A strapped-for-cash Canadian folk musician would like to use coppery coins for his album artwork, but it might cost him a pretty penny to make it happen.

Dave Gunning, an award-winning Nova Scotia singer-songwriter, has been told by the Royal Canadian Mint that in order to use the images of pennies with his new record (No More Pennies), he will need their permission.

"I can't afford to pay them," says Gunning, a 39-year-old troubadour. "I'm a folk musician in Canada. I have a family with three kids."

After an initial run of 2000 albums had already been produced, Gunning was notified that he'd need to to pay $1,200 for the rights to the penny image. After Gunning spoke to CBC Radio One's Mainstreet Halifax about the fee and a "penny drive" to cover the costs, the Mint waived the royalty.

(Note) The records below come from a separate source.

**src/rtl/keypad_hex_entry.sv**
```systemverilog
`default_nettype none
// ============================================================================
// Module   : keypad_hex_entry
// Function : 4x4 matrix keypad scanner with debounce. Each accepted press is
//            decoded to a hex digit and shifted into a 16-bit entry register.
// Revision : 1.0  initial release
// ============================================================================
module keypad_hex_entry #(
  parameter int SCAN_DIV     = 1000,
  parameter int DEBOUNCE_CNT = 200000
) (
  input  logic        clk,
  input  logic        RST,
  output logic [3:0]  KROW,
  input  logic [3:0]  KCOL,
  input  logic        clr,
  output logic [15:0] HEXS,
  output logic [2:0]  ndigits,
  output logic [3:0]  key_code,
  output logic        key_valid,
  output logic        key_down
);

  localparam int DIV_W = (SCAN_DIV > 1) ? $clog2(SCAN_DIV) : 1;
  localparam int CNT_W = $clog2(DEBOUNCE_CNT + 1);
  localparam logic [DIV_W-1:0] c_div_last = DIV_W'(SCAN_DIV - 1);
  localparam logic [CNT_W-1:0] c_deb_last = CNT_W'(DEBOUNCE_CNT - 1);

  typedef enum logic [1:0] {
    S_SCAN     = 2'd0,
    S_DEBOUNCE = 2'd1,
    S_HELD     = 2'd2,
    S_RELEASE  = 2'd3
  } state_t;

  state_t           r_state;
  state_t           w_state_nxt;
  logic [3:0]       r_col_m;
  logic [3:0]       r_col_s;
  logic [1:0]       r_row;
  logic [1:0]       r_col;
  logic [DIV_W-1:0] r_div;
  logic [DIV_W-1:0] w_div_nxt;
  logic [CNT_W-1:0] r_cnt;
  logic [CNT_W-1:0] w_cnt_nxt;
  logic             w_row_adv;
  logic             w_latch;
  logic             w_accept;
  logic             w_release_done;
  logic             w_sel_high;
  logic [1:0]       w_low_col;
  logic [1:0]       w_row_nxt;
  logic [3:0]       w_code;

  // Lowest-index low column wins when several keys share the scanned row
  assign w_low_col  = !r_col_s[0] ? 2'd0 :
                      !r_col_s[1] ? 2'd1 :
                      !r_col_s[2] ? 2'd2 : 2'd3;
  assign w_sel_high = r_col_s[r_col];
  assign w_row_nxt  = r_row + 2'd1;
  assign w_code     = {r_row, r_col};

  // Two-flop synchronizer for the asynchronous column inputs
  always_ff @(posedge clk or negedge RST) begin
    if (!RST) begin
      r_col_m <= 4'hF;
      r_col_s <= 4'hF;
    end else begin
      r_col_m <= KCOL;
      r_col_s <= r_col_m;
    end
  end

  // State register plus the scan divider and debounce counter
  always_ff @(posedge clk or negedge RST) begin
    if (!RST) begin
      r_state <= S_SCAN;
      r_div   <= '0;
      r_cnt   <= '0;
    end else begin
      r_state <= w_state_nxt;
      r_div   <= w_div_nxt;
      r_cnt   <= w_cnt_nxt;
    end
  end

  // Next-state logic: scan rows, then debounce press, hold, debounce release
  always_comb begin
    w_state_nxt    = r_state;
    w_div_nxt      = r_div;
    w_cnt_nxt      = r_cnt;
    w_row_adv      = 1'b0;
    w_latch        = 1'b0;
    w_accept       = 1'b0;
    w_release_done = 1'b0;
    case (r_state)
      S_SCAN: begin
        if (r_div == c_div_last) begin
          w_div_nxt = '0;
          if (r_col_s != 4'hF) begin
            w_latch     = 1'b1;
            w_cnt_nxt   = '0;
            w_state_nxt = S_DEBOUNCE;
          end else begin
            w_row_adv = 1'b1;
          end
        end else begin
          w_div_nxt = r_div + 1'b1;
        end
      end
      S_DEBOUNCE: begin
        if (w_sel_high) begin
          // A bounce abandons this key; scanning resumes on the next row
          w_cnt_nxt   = '0;
          w_row_adv   = 1'b1;
          w_state_nxt = S_SCAN;
        end else if (r_cnt == c_deb_last) begin
          w_cnt_nxt   = '0;
          w_accept    = 1'b1;
          w_state_nxt = S_HELD;
        end else begin
          w_cnt_nxt = r_cnt + 1'b1;
        end
      end
      S_HELD: begin
        if (w_sel_high) begin
          w_cnt_nxt   = '0;
          w_state_nxt = S_RELEASE;
        end
      end
      S_RELEASE: begin
        if (!w_sel_high) begin
          w_cnt_nxt   = '0;
          w_state_nxt = S_HELD;
        end else if (r_cnt == c_deb_last) begin
          w_cnt_nxt      = '0;
          w_row_adv      = 1'b1;
          w_release_done = 1'b1;
          w_state_nxt    = S_SCAN;
        end else begin
          w_cnt_nxt = r_cnt + 1'b1;
        end
      end
      default: w_state_nxt = S_SCAN;
    endcase
  end

  // Row drive and latched key position; the row is frozen outside SCAN
  always_ff @(posedge clk or negedge RST) begin
    if (!RST) begin
      r_row <= 2'd0;
      r_col <= 2'd0;
      KROW  <= 4'b1110;
    end else begin
      if (w_row_adv) begin
        r_row <= w_row_nxt;
        KROW  <= ~(4'b0001 << w_row_nxt);
      end
      if (w_latch) begin
        r_col <= w_low_col;
      end
    end
  end

  // Entry register, digit count and key status outputs
  always_ff @(posedge clk or negedge RST) begin
    if (!RST) begin
      HEXS      <= 16'h0000;
      ndigits   <= 3'd0;
      key_code  <= 4'h0;
      key_valid <= 1'b0;
      key_down  <= 1'b0;
    end else begin
      key_valid <= w_accept;
      if (w_accept) begin
        key_code <= w_code;
        if (clr) begin
          HEXS    <= {12'h000, w_code};
          ndigits <= 3'd1;
        end else begin
          HEXS <= {HEXS[11:0], w_code};
          if (ndigits != 3'd4) begin
            ndigits <= ndigits + 3'd1;
          end
        end
      end else if (clr) begin
        HEXS    <= 16'h0000;
        ndigits <= 3'd0;
      end
      if (w_accept) begin
        key_down <= 1'b1;
      end else if (w_release_done) begin
        key_down <= 1'b0;
      end
    end
  end

endmodule
`default_nettype wire

```
**config.mk**
```make
export PLATFORM = sky130hd
export DESIGN_NAME = keypad_hex_entry
export DESIGN_NICKNAME = d
export VERILOG_FILES = /design/src/rtl/keypad_hex_entry.sv
export SDC_FILE = /design/constraint.sdc
export NUM_CORES = 1
export LEC_CHECK = 0
export CAP_MARGIN = 10
export CELL_PAD_IN_SITES_DETAIL_PLACEMENT = 1
export CELL_PAD_IN_SITES_GLOBAL_PLACEMENT = 2
export CORE_MARGIN = 4
export CORE_UTILIZATION = 39
export DETAILED_ROUTE_END_ITERATION = 10
export PLACE_DENSITY = 0.88
export SLEW_MARGIN = 20
export SYNTH_ARGS = -nofsm -noshare
export SYNTH_HDL_FRONTEND = slang
export SYNTH_SLANG_ARGS = --single-unit
export TNS_END_PERCENT = 10
```
**constraint.sdc**
```tcl
create_clock -name clk -period 3.77 [get_ports clk]
set_input_delay 0.754 -clock clk [delete_from_list [all_inputs] [get_ports clk]]
set_output_delay 0.754 -clock clk [all_outputs]
set_load 0.03 [all_outputs]
```
==> flow_results.org, run 1 <==
** Clocking
- At the later pin of the worst-skew pair, clock insertion delay measures 0.34 ns.
- After clock tree synthesis, the setup repair step added 0 buffers.
- CTS tree :: built
- Buffers inserted during clock tree synthesis total 9.
- In this run the deepest clock path goes through 2 buffers.
- Clk sinks :: 71
- Resize count post-CTS :: 0
- Depth of the CTS H-tree :: 3
- Post-CTS Hold Buffers :: 0
- Clock Pin Slew Worst Setup and Hold Paths :: 0.08 ns
- Clock tree synthesis selected as its root buffer the cell sky130_fd_sc_hd__clkbuf_8.

** Synth
- Simple-gate portion of the synthesized area :: 20.2%
- Yosys printed 0 warnings.
- The largest total area in the synthesized netlist belongs to sky130_fd_sc_hd__dfrtp_1.
- Cell Area, Synth :: 3320 µm²
- Measured against the total synthesized area, the mux share comes to 2.86%.
- The average instance in the mapped netlist occupies 10.3 µm².
- Ys async rst share :: 100%
- Summing the areas of all xor and xnor instances in the mapped netlist gives 3.43% of the synthesized area.
- Summing the areas of all compound-gate instances in the mapped netlist gives 13.2% of the synthesized area.
- Yosys attributes the largest share of cell area to sky130_fd_sc_hd__dfrtp_1 45%, sky130_fd_sc_hd__dfstp_2 8.7%, sky130_fd_sc_hd__nand2_1 6.7%.
- The synthesized design contains 0 enable-type register cells.
- Adder-cell share of the synthesized area :: 3.01%
- The most common cell in the synthesized netlist is sky130_fd_sc_hd__dfrtp_1.
- For this run, the leading register cell type out of synthesis is sky130_fd_sc_hd__dfrtp_1.
- The share of the Yosys chip area taken by registers is 53.9%.
- Counting flops and latches in the post-synthesis netlist gives 71.
- Post-synth top area share :: 45.2%
- Combinational family with the most area after synthesis :: simple AND/OR/NAND/NOR gates
- Most frequent cells after synthesis :: 60 x sky130_fd_sc_hd__dfrtp_1, 59 x sky130_fd_sc_hd__nand2_1, 25 x sky130_fd_sc_hd__o21ai_0, 21 x sky130_fd_sc_hd__a21oi_1
- Cells after Synth :: 322
- Syn Nets :: 337
- Counting distinct cell types in the post-synthesis netlist gives 53.

** Worst setup path
- The kind of cell with the highest combined delay along the critical path is simple AND/OR/NAND/NOR gates.
- Data on the critical path is required at its endpoint by 4.00 ns.
- The worst setup path is launched from a register.
- Traced cell by cell, the critical path runs through or4b_1 -> or4_4 -> o211ai_2 -> buf_4 -> nor3_1 -> a211o_1.
- Path type of the worst setup path :: reg -> reg
- Flop-to-flop setup slack :: 1.06 ns
- Crit-path max FO :: 16
- STA classifies the critical path endpoint as a register.
- Cell with the biggest individual delay on the critical path :: sky130_fd_sc_hd__or4b_1
- In this design, the stage delay of the slowest critical-path cell is 0.57 ns.
- Combined buffer and inverter count along the critical path :: 1
- WP data arrival :: 2.94 ns

** Place
- At the end of routability-driven placement, the weighted congestion stood at 0.754.
- Detailed placement finished with a half-perimeter wire length of 5360 µm.
- Number of buffer cells added on primary ports :: 35
- Post-placement worst setup slack :: 1.06 ns
- After detailed placement, the total cell area comes to 3760 µm².
- DP Cell Count :: 453

** Die
- Pin placement for this block handled 36 I/O pins.
- For this configuration, the core starts out at a cell density of 40.2%.
- Row count :: 33
- Die span in x :: 100 µm
- Die area :: 10100 µm²
- Core area :: 8260 µm²
- The floorplan step set the die height to 100 µm.

** Hold path
- The path class of the tightest hold or removal check is reg -> reg.

** Timing
- For this run, the top clock speed supported by timing is 368 MHz.
- Setup repair after global routing left no endpoint under its margin.
- Final setup viols :: 0
- In the post-route analysis, the smallest setup slack over all paths is 1.06 ns.
- For the final database, setup skew stands at 0.0117 ns.
- TNS Setup :: 0 ns
- For the pin with the worst max-slew slack, the measured transition is 0.700 ns.
- In this run the tightest slew margin relative to its limit is 53.2%.
- Slew Viols, Final :: 0
- The final hold violation count came to 0.
- Clock period minus worst slack :: 2.71 ns
- Final clock period utilization by the worst path :: 72.0%

** Status
- The run finished with clean final reports.

** Pwr
- Static leakage :: 1.67 nW
- Pwr dens :: 362 nW/µm²
- Worst voltage drop across the vdd grid :: 0.000169 V

** Cells and area
- Leaving out filler cells and counting taps, the final layout contains 469.
- Relative area change from synthesis to final layout :: 19.4%
- Number of filler instances in the final layout :: 942
- The finished cells cover 3970 µm².
- The post-route netlist has 11.5% of its cells at a drive strength greater than 1.
- Post-layout nets :: 374
- Across the whole layout, storage elements account for 1790 µm².
- Number of antenna cells inserted :: 0
- Area used by multi-input combinational logic :: 1420 µm²

** GRT
- Antenna violations before repair :: 0
- Global routing consumed, over all layers together, 16.7% of the routing resources.
- The via count of the first global-routing pass came to 2730.
- Overflow left after global routing :: 0
- The first global-routing pass estimated 13600 µm of wire.
- Pin count of the biggest net entering global routing :: 50

** Route
- After the first detailed-routing iteration, the DRC count stood at 105.
- Antenna violation net count after detailed routing :: 0
- DRC :: 0
- In the final routed layout, each cell accounts on average for 16.4 µm.
- The first detailed-routing pass took 4 iterations.
- Total number of vias :: 2522
- Dividing the detail-routed via count by the number of cells gives 5.38.
- DRT Wirelength :: 7680 µm

** Job
- The tool flagged a number of max-cap violations equal to 0.
## area by class of cell
cell class | count | share of cell area, %
clock inverter | 6 | 1.74
clock buffer | 10 | 3.47
tap | 105 | 3.31
timing repair buffer | 39 | 9.46
multi-input combinational | 226 | 35.7
sequential | 71 | 45.1
inverter | 12 | 1.14
## cell families (layout without fill, tap and decap cells)
| kind of cell | Yosys count | count (layout) |
|---|---|---|
| simple gates | 127 | 127 |
| compound gates | 70 | 70 |
| fa+ha+maj | 8 | 8 |
| buf+inv | 25 | 67 |
| xor+xnor | 13 | 13 |
| mux | 8 | 8 |
| flops | 71 | 71 |
## worst reg2reg max path: stages, from the launching register on
cell and delay [ns]:
sky130_fd_sc_hd__dfrtp_1 0.45, sky130_fd_sc_hd__or4b_1 0.57, sky130_fd_sc_hd__or4_4 0.55, sky130_fd_sc_hd__o211ai_2 0.41
sky130_fd_sc_hd__buf_4 0.29, sky130_fd_sc_hd__nor3_1 0.07, sky130_fd_sc_hd__a211o_1 0.26
## where the power goes
| group | leakage, nW | switching [mW] | internal (mW) | total [mW] |
|---|---|---|---|---|
| registers | 0.939 | 0.00316 | 0.769 | 0.772 |
| logic | 0.626 | 0.0221 | 0.00792 | 0.0300 |
| clock network | 0.103 | 0.308 | 0.327 | 0.635 |
## placed cells by master (no fill, tap or decap), types with 7 or more instances in the layout
cell type	synthesis	routed
sky130_fd_sc_hd__clkdlybuf4s50_1	0	34
sky130_fd_sc_hd__a21oi_1	21	21
sky130_fd_sc_hd__inv_1	12	12
sky130_fd_sc_hd__or3_1	8	8
sky130_fd_sc_hd__dfrtp_1	60	60
sky130_fd_sc_hd__dfstp_2	11	11
sky130_fd_sc_hd__o21ai_0	25	25
sky130_fd_sc_hd__clkbuf_8	0	10
sky130_fd_sc_hd__ha_1	8	8
sky130_fd_sc_hd__xnor2_1	7	7
sky130_fd_sc_hd__nand4_1	9	9
sky130_fd_sc_hd__nor2_1	12	12
sky130_fd_sc_hd__nand2_1	59	59
## layer usage
metal | up-vias | GRT usage [%] | share of wire, %
met5 | - | 0 | 0
met4 | 0 | 6.01 | 1.4
met3 | 9 | 2.64 | 2.7
met2 | 33 | 27.3 | 48
met1 | 1260 | 22.5 | 48
li1 | 1220 | - | -
## path summary, 6_finish.rpt
path / from / to / depth (start not counted)
setup / recovery: r_cnt[7]$_DFFE_PN0P_ / r_cnt[3]$_DFFE_PN0P_ / 6
hold / removal: r_col_m[3]$_DFF_PN1_ / r_col_s[3]$_DFF_PN1_ / 0
setup reg to reg: r_cnt[7]$_DFFE_PN0P_ / r_cnt[3]$_DFFE_PN0P_ / 6
hold reg to reg: r_col_m[3]$_DFF_PN1_ / r_col_s[3]$_DFF_PN1_ / 0
max in group asynchronous: RST / r_cnt[10]$_DFFE_PN0P_ / 2
min in group asynchronous: RST / HEXS[11]$_DFFE_PN0P_ / 1
## metrics by stage
step / hold WS, ns / utilization, % / power (mW)
finish: 0.358 / 48.0 / 1.44
global route: 0.362 / 48.0 / 1.50
CTS: 0.359 / 48.0 / 1.46
detailed placement: 0.347 / 45.5 / 0.818
global placement: 0.349 / 45.5 / 0.817
floorplan: 0.345 / - / 0.793
## state kept, by name, indices dropped and copies added, names as in the netlist, named ones only
name,cells
ndigits,3
r_col_s,4
key_code,4
key_valid,1
r_col,2
KROW,4
r_cnt,18
r_col_m,4
r_div,10
key_down,1
r_row,2
r_state,1
HEXS,16
Note: power is estimated with default switching activity, not from simulation.
==> run 2, diff against run 1 <==
--- a/config.mk
+++ b/config.mk
@@ -9,9 +9,9 @@
 export CELL_PAD_IN_SITES_DETAIL_PLACEMENT = 1
 export CELL_PAD_IN_SITES_GLOBAL_PLACEMENT = 2
 export CORE_MARGIN = 4
-export CORE_UTILIZATION = 39
+export CORE_UTILIZATION = 33
 export DETAILED_ROUTE_END_ITERATION = 10
-export PLACE_DENSITY = 0.88
+export PLACE_DENSITY = 0.8
 export SLEW_MARGIN = 20
 export SYNTH_ARGS = -nofsm -noshare
 export SYNTH_HDL_FRONTEND = slang
==> constraint.sdc (replaced) <==
create_clock -name clk -period 2.4 [get_ports clk]
set_input_delay 0.48 -clock clk [delete_from_list [all_inputs] [get_ports clk]]
set_output_delay 0.48 -clock clk [all_outputs]
set_load 0.03 [all_outputs]
==> flow_results.org, run 2 (same netlist as run 1, synthesis figures left out) <==
** Status
- Run status :: finished clean

** Timing
- The final hold violation count came to 0.
- TNS Setup :: 0 ns
- Skew final :: 0.0136 ns
- Hold timing on the final database bottoms out at a slack of 0.133 ns.
- The worst pin sits at a relative slew slack of 63.3%.
- Final setup viols :: 0
- Timing would allow up to 428 MHz.
- Transition at the pin with the smallest max-transition slack :: 0.545 ns
- Final clock period utilization by the worst path :: 97.3%
- Slew Viols, Final :: 0
- Setup WS post-layout :: 0.0651 ns
- Setup repair after global routing could not meet its margin everywhere.
- Clock period minus worst slack :: 2.33 ns

** Cells and area
- The library cell used most frequently in the layout, excluding fill and tap cells, is sky130_fd_sc_hd__dfrtp_1.
- Fin area :: 4190 µm²
- The register with the most flip-flops in the layout has 18 of them.
- Post-layout nets :: 393
- The register with the most flip-flops in the final layout is r_cnt.
- Once layout is complete, the cells apart from fillers number 516.
- Leaving out fill and tap cells, the most frequent cells in the layout are 60 x sky130_fd_sc_hd__dfrtp_1, 59 x sky130_fd_sc_hd__nand2_1, 34 x sky130_fd_sc_hd__clkdlybuf4s50_1.
- Relative area change from synthesis to final layout :: 26.0%
- Cells fill 42.8% of the core in the end.
- The largest registers in the layout are r_cnt (18), HEXS (16), r_div (10).
- The post-route netlist has 15.9% of its cells at a drive strength greater than 1.
- The number of antenna diodes in the final layout is 0.

** Pwr
- Internal power comes to 1.70 mW.
- Sequential fraction of design power :: 54.9%
- For this design the total switching power over the nets is 0.506 mW.
- Proportion of power drawn by combinational gates :: 2.4%
- Overall power consumption after layout is estimated at 2.21 mW.
- Worst voltage drop across the vdd grid :: 0.000221 V
- Sw Ratio :: 22.9%
- In this run, the clock network consumes 42.7% of the power.
- In this run the power density over the cells is 527 nW/µm².
- For this design the static power due to leakage is 1.78 nW.

** Hold path
- In this run the worst hold path is classified as in -> async.

** Place
- After detailed placement, the total cell area comes to 3980 µm².
- Post-placement worst setup slack :: 0.00276 ns
- Detailed Place HPWL :: 5460 µm
- Number of buffer cells added on primary ports :: 35
- At the end of routability-driven placement, the weighted congestion stood at 0.748.
- DP Cell Count :: 500

** Worst setup path
- Cell with the biggest individual delay on the critical path :: sky130_fd_sc_hd__or4b_1
- Capturing element type of the critical path :: register
- Of all nets on the critical path, the largest fanout is 3.
- Kind of start point of the critical path :: register
- The signal on the critical path passes through or4b_1 -> or3_4 -> or4_1 -> mux2_1.
- Worst reg2reg path depth :: 4
- Levels on crit path :: 4
- Critical path data required time :: 2.63 ns
- Among cell families on the critical path, the largest total delay comes from simple AND/OR/NAND/NOR gates.
- For this run, the slowest stage of the critical path takes 0.55 ns.
- Data on the critical path arrives at its endpoint at 2.57 ns.
- Combined buffer and inverter count along the critical path :: 0
- Path type of the worst setup path :: reg -> reg

** Die
- The initialized floorplan defines 36 standard-cell rows.
- Die span in x :: 108 µm
- Core area :: 9770 µm²
- In this run the count of I/O pins placed on the die edge is 36.
- Die area :: 11700 µm²
- In this run the vertical extent of the chip is 108 µm.
- Initial core utilization :: 34.0%

** Clocking
- The clock net in this run drives a total of 71 sinks.
- TritonCTS created 9 clock buffers.
- Post-CTS Hold Buffers :: 0
- Skew-Pair Late Insertion Delay :: 0.36 ns
- Buffers added to address setup during post-CTS repair amount to 0.
- TritonCTS built the clock tree.
- Clock root cell :: sky130_fd_sc_hd__clkbuf_8
- Depth of the CTS H-tree :: 3
- Clock Pin Slew Worst Setup and Hold Paths :: 0.09 ns
- Counting along the longest clock path gives a buffer depth of 2.

** Route
- Antenna violation net count after detailed routing :: 0
- DRT Wirelength :: 7820 µm
- For this run, design rule violations remaining after detail routing come to 0.
- Vias/cell :: 5.02
- Detailed routing inserted a total of 2592 vias.
- After the first detailed-routing iteration, the DRC count stood at 117.
- Before antenna repair, the detailed router went through 4 iterations.
- In the final routed layout, each cell accounts on average for 15.2 µm.

** GRT
- First-pass GRT wire length :: 13400 µm
- Overflow left after global routing :: 0
- Global routing used 14.5% of the available tracks.
- Pin count of the biggest net entering global routing :: 72
- Antenna violations before repair :: 0
- Number of global-route vias before repair :: 2757

** Job
- Max-cap violations in this run came to 0.
==> run 2: path summary, 6_finish.rpt <==
kind	from	to	slack, ns
setup / recovery	r_cnt[7]$_DFFE_PN0P_	register	0.07
hold / removal	RST	HEXS[7]$_DFFE_PN0P_	0.13
setup reg to reg	r_cnt[7]$_DFFE_PN0P_	register	0.07
hold reg to reg	r_col_m[2]$_DFF_PN1_	r_col_s[2]$_DFF_PN1_	0.35
max in group asynchronous	RST	r_col_m[2]$_DFF_PN1_	1.91
min in group clk	r_col_m[2]$_DFF_PN1_	r_col_s[2]$_DFF_PN1_	0.35
==> run 2: timing repair <==
action                     in CTS  in global routing
hold endpoints to repair        0                  0
setup endpoints to repair       0                 19
resized for setup               0                  4
==> run 2: area by class of cell <==
cell class / instances / area (µm²)
fill: 1146 / 5590
sequential: 71 / 1790
multi-input combinational: 226 / 1430
timing repair buffer: 58 / 563
tap: 133 / 166
clock buffer: 10 / 128
clock inverter: 6 / 61.3
inverter: 12 / 45.0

The ubiquitous currency will no longer be circulated in Canada as of Feb. 4, 2013. No More Pennies, Gunning's 10th album, is, in his words, a "heartfelt tribute to the passing of the penny." The vanishing of the loosest of loose change is a metaphor for the passing of time.

Although the copyright fee for the album's initial run of 2,000 albums was waived, the Mint has conditions tied to any future copies of the CD. Gunning has made the requested alterations to the original design and has resubmitted his application for permission to use the one-cent likenesses. The Mint will now decide on what amount, if any, it will charge the musician. "We're not preventing Dave Gunning from commemorating the penny through his album," says Christine Aquino, the Mint's communications director. "The issue is the use of the image, and we'll be working with him on that."

A fee for the reproduction of such an image is standard business practice, but the original high charge in this case makes no sense, according to Gunning. "It's not like we're selling the product based on the artwork."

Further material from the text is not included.